Line by line, copy the material below exactly as given.

■ ■ ■

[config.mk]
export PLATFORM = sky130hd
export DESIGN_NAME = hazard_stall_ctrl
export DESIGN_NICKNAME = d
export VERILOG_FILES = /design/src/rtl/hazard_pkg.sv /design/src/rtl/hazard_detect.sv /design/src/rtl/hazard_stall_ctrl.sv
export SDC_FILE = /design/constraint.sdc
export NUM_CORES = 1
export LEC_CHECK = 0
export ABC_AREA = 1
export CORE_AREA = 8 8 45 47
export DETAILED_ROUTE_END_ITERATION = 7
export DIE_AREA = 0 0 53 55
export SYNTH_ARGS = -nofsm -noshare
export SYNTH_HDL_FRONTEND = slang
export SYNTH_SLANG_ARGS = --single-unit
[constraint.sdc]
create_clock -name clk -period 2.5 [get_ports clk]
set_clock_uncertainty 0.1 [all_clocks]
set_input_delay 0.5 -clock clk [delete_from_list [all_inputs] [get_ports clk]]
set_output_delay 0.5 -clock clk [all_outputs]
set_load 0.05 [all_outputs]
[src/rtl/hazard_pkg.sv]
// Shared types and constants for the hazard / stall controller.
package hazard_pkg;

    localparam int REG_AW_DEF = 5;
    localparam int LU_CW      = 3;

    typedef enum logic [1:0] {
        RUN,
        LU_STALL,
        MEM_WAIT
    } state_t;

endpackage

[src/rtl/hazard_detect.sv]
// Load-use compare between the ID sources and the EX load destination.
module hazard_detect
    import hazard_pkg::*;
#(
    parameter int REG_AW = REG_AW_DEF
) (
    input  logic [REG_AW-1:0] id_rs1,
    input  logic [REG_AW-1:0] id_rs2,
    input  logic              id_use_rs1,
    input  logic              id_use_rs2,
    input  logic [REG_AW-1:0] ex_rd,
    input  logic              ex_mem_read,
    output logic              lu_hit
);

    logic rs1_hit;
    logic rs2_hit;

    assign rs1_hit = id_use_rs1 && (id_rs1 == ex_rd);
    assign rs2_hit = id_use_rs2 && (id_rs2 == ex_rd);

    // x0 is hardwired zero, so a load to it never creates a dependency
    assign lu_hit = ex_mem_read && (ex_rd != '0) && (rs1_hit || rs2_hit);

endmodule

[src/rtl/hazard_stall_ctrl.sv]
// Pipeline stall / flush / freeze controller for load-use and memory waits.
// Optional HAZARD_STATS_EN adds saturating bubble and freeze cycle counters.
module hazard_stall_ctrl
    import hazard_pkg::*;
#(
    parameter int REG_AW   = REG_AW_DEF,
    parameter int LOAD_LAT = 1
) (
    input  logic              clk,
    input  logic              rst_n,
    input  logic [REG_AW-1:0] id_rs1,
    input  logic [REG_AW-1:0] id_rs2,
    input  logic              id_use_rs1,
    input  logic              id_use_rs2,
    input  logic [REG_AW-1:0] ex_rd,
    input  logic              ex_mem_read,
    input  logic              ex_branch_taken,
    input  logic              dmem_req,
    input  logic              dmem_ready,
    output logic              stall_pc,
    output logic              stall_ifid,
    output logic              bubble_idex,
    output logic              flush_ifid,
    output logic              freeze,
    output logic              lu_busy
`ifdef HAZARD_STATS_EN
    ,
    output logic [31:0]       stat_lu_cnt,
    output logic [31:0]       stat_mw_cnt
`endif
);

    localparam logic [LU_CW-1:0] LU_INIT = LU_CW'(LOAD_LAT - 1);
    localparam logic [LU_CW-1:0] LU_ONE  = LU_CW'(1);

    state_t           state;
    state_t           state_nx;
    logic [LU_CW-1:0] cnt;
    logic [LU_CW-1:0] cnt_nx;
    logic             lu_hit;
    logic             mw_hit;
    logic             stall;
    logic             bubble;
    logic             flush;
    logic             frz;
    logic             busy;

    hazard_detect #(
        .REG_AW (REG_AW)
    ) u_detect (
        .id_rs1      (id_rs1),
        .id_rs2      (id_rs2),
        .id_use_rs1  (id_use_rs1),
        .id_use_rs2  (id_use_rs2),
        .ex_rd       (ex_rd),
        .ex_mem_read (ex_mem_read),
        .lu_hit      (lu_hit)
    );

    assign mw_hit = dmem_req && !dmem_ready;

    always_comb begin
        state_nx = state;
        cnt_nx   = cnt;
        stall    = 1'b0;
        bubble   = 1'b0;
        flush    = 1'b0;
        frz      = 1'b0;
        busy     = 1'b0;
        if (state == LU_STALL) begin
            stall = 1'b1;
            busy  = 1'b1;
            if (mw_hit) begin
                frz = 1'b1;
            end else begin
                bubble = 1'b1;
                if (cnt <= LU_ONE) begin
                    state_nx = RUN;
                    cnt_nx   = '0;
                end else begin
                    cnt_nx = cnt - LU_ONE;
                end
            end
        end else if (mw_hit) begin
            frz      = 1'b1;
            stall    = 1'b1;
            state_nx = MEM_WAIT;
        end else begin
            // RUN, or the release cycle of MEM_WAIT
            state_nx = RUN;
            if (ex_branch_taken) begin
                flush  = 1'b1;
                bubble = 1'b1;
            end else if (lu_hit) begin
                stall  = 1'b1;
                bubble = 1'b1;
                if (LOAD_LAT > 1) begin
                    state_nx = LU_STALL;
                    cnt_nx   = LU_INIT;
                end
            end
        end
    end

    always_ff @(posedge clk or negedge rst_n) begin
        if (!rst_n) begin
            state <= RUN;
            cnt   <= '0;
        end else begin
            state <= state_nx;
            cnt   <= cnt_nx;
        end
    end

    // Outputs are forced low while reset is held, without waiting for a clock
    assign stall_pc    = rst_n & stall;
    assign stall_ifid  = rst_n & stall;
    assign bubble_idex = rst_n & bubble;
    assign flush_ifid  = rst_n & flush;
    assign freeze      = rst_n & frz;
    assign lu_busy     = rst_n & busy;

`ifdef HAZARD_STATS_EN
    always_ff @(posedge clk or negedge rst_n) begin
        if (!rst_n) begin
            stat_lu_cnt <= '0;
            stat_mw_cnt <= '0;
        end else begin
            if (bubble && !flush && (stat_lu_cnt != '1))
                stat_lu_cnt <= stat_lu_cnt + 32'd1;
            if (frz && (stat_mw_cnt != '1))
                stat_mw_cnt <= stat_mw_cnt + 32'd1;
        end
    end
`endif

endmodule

■ ■ ■

> _Task answer_:
[config.mk]
export PLATFORM = sky130hd
export DESIGN_NAME = hazard_stall_ctrl
export DESIGN_NICKNAME = d
export VERILOG_FILES = /design/src/rtl/hazard_pkg.sv /design/src/rtl/hazard_detect.sv /design/src/rtl/hazard_stall_ctrl.sv
export SDC_FILE = /design/constraint.sdc
export NUM_CORES = 1
export LEC_CHECK = 0
export ABC_AREA = 1
export CORE_AREA = 8 8 45 47
export DETAILED_ROUTE_END_ITERATION = 7
export DIE_AREA = 0 0 53 55
export SYNTH_ARGS = -nofsm -noshare
export SYNTH_HDL_FRONTEND = slang
export SYNTH_SLANG_ARGS = --single-unit
[constraint.sdc]
create_clock -name clk -period 2.5 [get_ports clk]
set_clock_uncertainty 0.1 [all_clocks]
set_input_delay 0.5 -clock clk [delete_from_list [all_inputs] [get_ports clk]]
set_output_delay 0.5 -clock clk [all_outputs]
set_load 0.05 [all_outputs]
[src/rtl/hazard_pkg.sv]
// Shared types and constants for the hazard / stall controller.
package hazard_pkg;

    localparam int REG_AW_DEF = 5;
    localparam int LU_CW      = 3;

    typedef enum logic [1:0] {
        RUN,
        LU_STALL,
        MEM_WAIT
    } state_t;

endpackage

[src/rtl/hazard_detect.sv]
// Load-use compare between the ID sources and the EX load destination.
module hazard_detect
    import hazard_pkg::*;
#(
    parameter int REG_AW = REG_AW_DEF
) (
    input  logic [REG_AW-1:0] id_rs1,
    input  logic [REG_AW-1:0] id_rs2,
    input  logic              id_use_rs1,
    input  logic              id_use_rs2,
    input  logic [REG_AW-1:0] ex_rd,
    input  logic              ex_mem_read,
    output logic              lu_hit
);

    logic rs1_hit;
    logic rs2_hit;

    assign rs1_hit = id_use_rs1 && (id_rs1 == ex_rd);
    assign rs2_hit = id_use_rs2 && (id_rs2 == ex_rd);

    // x0 is hardwired zero, so a load to it never creates a dependency
    assign lu_hit = ex_mem_read && (ex_rd != '0) && (rs1_hit || rs2_hit);

endmodule

[src/rtl/hazard_stall_ctrl.sv]
// Pipeline stall / flush / freeze controller for load-use and memory waits.
// Optional HAZARD_STATS_EN adds saturating bubble and freeze cycle counters.
module hazard_stall_ctrl
    import hazard_pkg::*;
#(
    parameter int REG_AW   = REG_AW_DEF,
    parameter int LOAD_LAT = 1
) (
    input  logic              clk,
    input  logic              rst_n,
    input  logic [REG_AW-1:0] id_rs1,
    input  logic [REG_AW-1:0] id_rs2,
    input  logic              id_use_rs1,
    input  logic              id_use_rs2,
    input  logic [REG_AW-1:0] ex_rd,
    input  logic              ex_mem_read,
    input  logic              ex_branch_taken,
    input  logic              dmem_req,
    input  logic              dmem_ready,
    output logic              stall_pc,
    output logic              stall_ifid,
    output logic              bubble_idex,
    output logic              flush_ifid,
    output logic              freeze,
    output logic              lu_busy
`ifdef HAZARD_STATS_EN
    ,
    output logic [31:0]       stat_lu_cnt,
    output logic [31:0]       stat_mw_cnt
`endif
);

    localparam logic [LU_CW-1:0] LU_INIT = LU_CW'(LOAD_LAT - 1);
    localparam logic [LU_CW-1:0] LU_ONE  = LU_CW'(1);

    state_t           state;
    state_t           state_nx;
    logic [LU_CW-1:0] cnt;
    logic [LU_CW-1:0] cnt_nx;
    logic             lu_hit;
    logic             mw_hit;
    logic             stall;
    logic             bubble;
    logic             flush;
    logic             frz;
    logic             busy;

    hazard_detect #(
        .REG_AW (REG_AW)
    ) u_detect (
        .id_rs1      (id_rs1),
        .id_rs2      (id_rs2),
        .id_use_rs1  (id_use_rs1),
        .id_use_rs2  (id_use_rs2),
        .ex_rd       (ex_rd),
        .ex_mem_read (ex_mem_read),
        .lu_hit      (lu_hit)
    );

    assign mw_hit = dmem_req && !dmem_ready;

    always_comb begin
        state_nx = state;
        cnt_nx   = cnt;
        stall    = 1'b0;
        bubble   = 1'b0;
        flush    = 1'b0;
        frz      = 1'b0;
        busy     = 1'b0;
        if (state == LU_STALL) begin
            stall = 1'b1;
            busy  = 1'b1;
            if (mw_hit) begin
                frz = 1'b1;
            end else begin
                bubble = 1'b1;
                if (cnt <= LU_ONE) begin
                    state_nx = RUN;
                    cnt_nx   = '0;
                end else begin
                    cnt_nx = cnt - LU_ONE;
                end
            end
        end else if (mw_hit) begin
            frz      = 1'b1;
            stall    = 1'b1;
            state_nx = MEM_WAIT;
        end else begin
            // RUN, or the release cycle of MEM_WAIT
            state_nx = RUN;
            if (ex_branch_taken) begin
                flush  = 1'b1;
                bubble = 1'b1;
            end else if (lu_hit) begin
                stall  = 1'b1;
                bubble = 1'b1;
                if (LOAD_LAT > 1) begin
                    state_nx = LU_STALL;
                    cnt_nx   = LU_INIT;
                end
            end
        end
    end

    always_ff @(posedge clk or negedge rst_n) begin
        if (!rst_n) begin
            state <= RUN;
            cnt   <= '0;
        end else begin
            state <= state_nx;
            cnt   <= cnt_nx;
        end
    end

    // Outputs are forced low while reset is held, without waiting for a clock
    assign stall_pc    = rst_n & stall;
    assign stall_ifid  = rst_n & stall;
    assign bubble_idex = rst_n & bubble;
    assign flush_ifid  = rst_n & flush;
    assign freeze      = rst_n & frz;
    assign lu_busy     = rst_n & busy;

`ifdef HAZARD_STATS_EN
    always_ff @(posedge clk or negedge rst_n) begin
        if (!rst_n) begin
            stat_lu_cnt <= '0;
            stat_mw_cnt <= '0;
        end else begin
            if (bubble && !flush && (stat_lu_cnt != '1))
                stat_lu_cnt <= stat_lu_cnt + 32'd1;
            if (frz && (stat_mw_cnt != '1))
                stat_mw_cnt <= stat_mw_cnt + 32'd1;
        end
    end
`endif

endmodule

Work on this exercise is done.